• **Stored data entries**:

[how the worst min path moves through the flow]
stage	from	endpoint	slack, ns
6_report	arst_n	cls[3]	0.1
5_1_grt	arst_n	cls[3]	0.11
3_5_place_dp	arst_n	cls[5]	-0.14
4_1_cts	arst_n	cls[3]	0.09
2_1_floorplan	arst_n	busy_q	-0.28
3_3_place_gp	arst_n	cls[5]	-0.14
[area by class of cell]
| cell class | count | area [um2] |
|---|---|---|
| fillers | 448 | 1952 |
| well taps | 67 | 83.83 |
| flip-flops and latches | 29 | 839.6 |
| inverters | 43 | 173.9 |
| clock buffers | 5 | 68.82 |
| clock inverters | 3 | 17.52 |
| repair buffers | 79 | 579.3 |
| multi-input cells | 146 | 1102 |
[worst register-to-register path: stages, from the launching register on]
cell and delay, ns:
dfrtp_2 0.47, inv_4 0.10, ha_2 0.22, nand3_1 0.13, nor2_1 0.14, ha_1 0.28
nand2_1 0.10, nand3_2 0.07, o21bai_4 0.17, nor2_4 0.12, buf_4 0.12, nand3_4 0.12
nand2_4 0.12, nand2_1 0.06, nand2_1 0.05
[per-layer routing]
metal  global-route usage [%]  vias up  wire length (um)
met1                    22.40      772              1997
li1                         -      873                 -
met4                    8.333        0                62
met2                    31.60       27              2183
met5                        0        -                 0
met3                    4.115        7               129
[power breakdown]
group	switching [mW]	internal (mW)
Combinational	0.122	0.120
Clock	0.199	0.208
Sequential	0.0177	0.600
[config.mk]
export PLATFORM = sky130hd
export DESIGN_NAME = keyed_fifo_with_remove_unit
export DESIGN_NICKNAME = d
export VERILOG_FILES = /design/src/rtl/core/kfr_pkg.sv /design/src/rtl/core/keyed_fifo_with_remove_unit.sv
export SDC_FILE = /design/constraint.sdc
export NUM_CORES = 1
export LEC_CHECK = 0
export ABC_CLOCK_PERIOD_IN_PS = 7400
export BUFFER_PORTS_ARGS = -buffer_cell sky130_fd_sc_hd__buf_2
export CAP_MARGIN = 20
export CORE_ASPECT_RATIO = 0.5
export CORE_MARGIN = 2
export CORE_UTILIZATION = 35
export DETAILED_ROUTE_END_ITERATION = 12
export SETUP_SLACK_MARGIN = 0.05
export SLEW_MARGIN = 40
export SYNTH_ARGS = -nofsm -noshare
export SYNTH_HDL_FRONTEND = slang
export SYNTH_SLANG_ARGS = --single-unit
[constraint.sdc]
create_clock -name i_clk -period 7.4 [get_ports i_clk]
set_input_delay 0.37 -clock i_clk [delete_from_list [all_inputs] [get_ports i_clk]]
set_output_delay 0.37 -clock i_clk [all_outputs]
set_load 0.01 [all_outputs]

• **What you need to do**: Please reproduce the data as it was given, with every line exact.

• **Problem solution**:
[how the worst min path moves through the flow]
stage	from	endpoint	slack, ns
6_report	arst_n	cls[3]	0.1
5_1_grt	arst_n	cls[3]	0.11
3_5_place_dp	arst_n	cls[5]	-0.14
4_1_cts	arst_n	cls[3]	0.09
2_1_floorplan	arst_n	busy_q	-0.28
3_3_place_gp	arst_n	cls[5]	-0.14
[area by class of cell]
| cell class | count | area [um2] |
|---|---|---|
| fillers | 448 | 1952 |
| well taps | 67 | 83.83 |
| flip-flops and latches | 29 | 839.6 |
| inverters | 43 | 173.9 |
| clock buffers | 5 | 68.82 |
| clock inverters | 3 | 17.52 |
| repair buffers | 79 | 579.3 |
| multi-input cells | 146 | 1102 |
[worst register-to-register path: stages, from the launching register on]
cell and delay, ns:
dfrtp_2 0.47, inv_4 0.10, ha_2 0.22, nand3_1 0.13, nor2_1 0.14, ha_1 0.28
nand2_1 0.10, nand3_2 0.07, o21bai_4 0.17, nor2_4 0.12, buf_4 0.12, nand3_4 0.12
nand2_4 0.12, nand2_1 0.06, nand2_1 0.05
[per-layer routing]
metal  global-route usage [%]  vias up  wire length (um)
met1                    22.40      772              1997
li1                         -      873                 -
met4                    8.333        0                62
met2                    31.60       27              2183
met5                        0        -                 0
met3                    4.115        7               129
[power breakdown]
group	switching [mW]	internal (mW)
Combinational	0.122	0.120
Clock	0.199	0.208
Sequential	0.0177	0.600
[config.mk]
export PLATFORM = sky130hd
export DESIGN_NAME = keyed_fifo_with_remove_unit
export DESIGN_NICKNAME = d
export VERILOG_FILES = /design/src/rtl/core/kfr_pkg.sv /design/src/rtl/core/keyed_fifo_with_remove_unit.sv
export SDC_FILE = /design/constraint.sdc
export NUM_CORES = 1
export LEC_CHECK = 0
export ABC_CLOCK_PERIOD_IN_PS = 7400
export BUFFER_PORTS_ARGS = -buffer_cell sky130_fd_sc_hd__buf_2
export CAP_MARGIN = 20
export CORE_ASPECT_RATIO = 0.5
export CORE_MARGIN = 2
export CORE_UTILIZATION = 35
export DETAILED_ROUTE_END_ITERATION = 12
export SETUP_SLACK_MARGIN = 0.05
export SLEW_MARGIN = 40
export SYNTH_ARGS = -nofsm -noshare
export SYNTH_HDL_FRONTEND = slang
export SYNTH_SLANG_ARGS = --single-unit
[constraint.sdc]
create_clock -name i_clk -period 7.4 [get_ports i_clk]
set_input_delay 0.37 -clock i_clk [delete_from_list [all_inputs] [get_ports i_clk]]
set_output_delay 0.37 -clock i_clk [all_outputs]
set_load 0.01 [all_outputs]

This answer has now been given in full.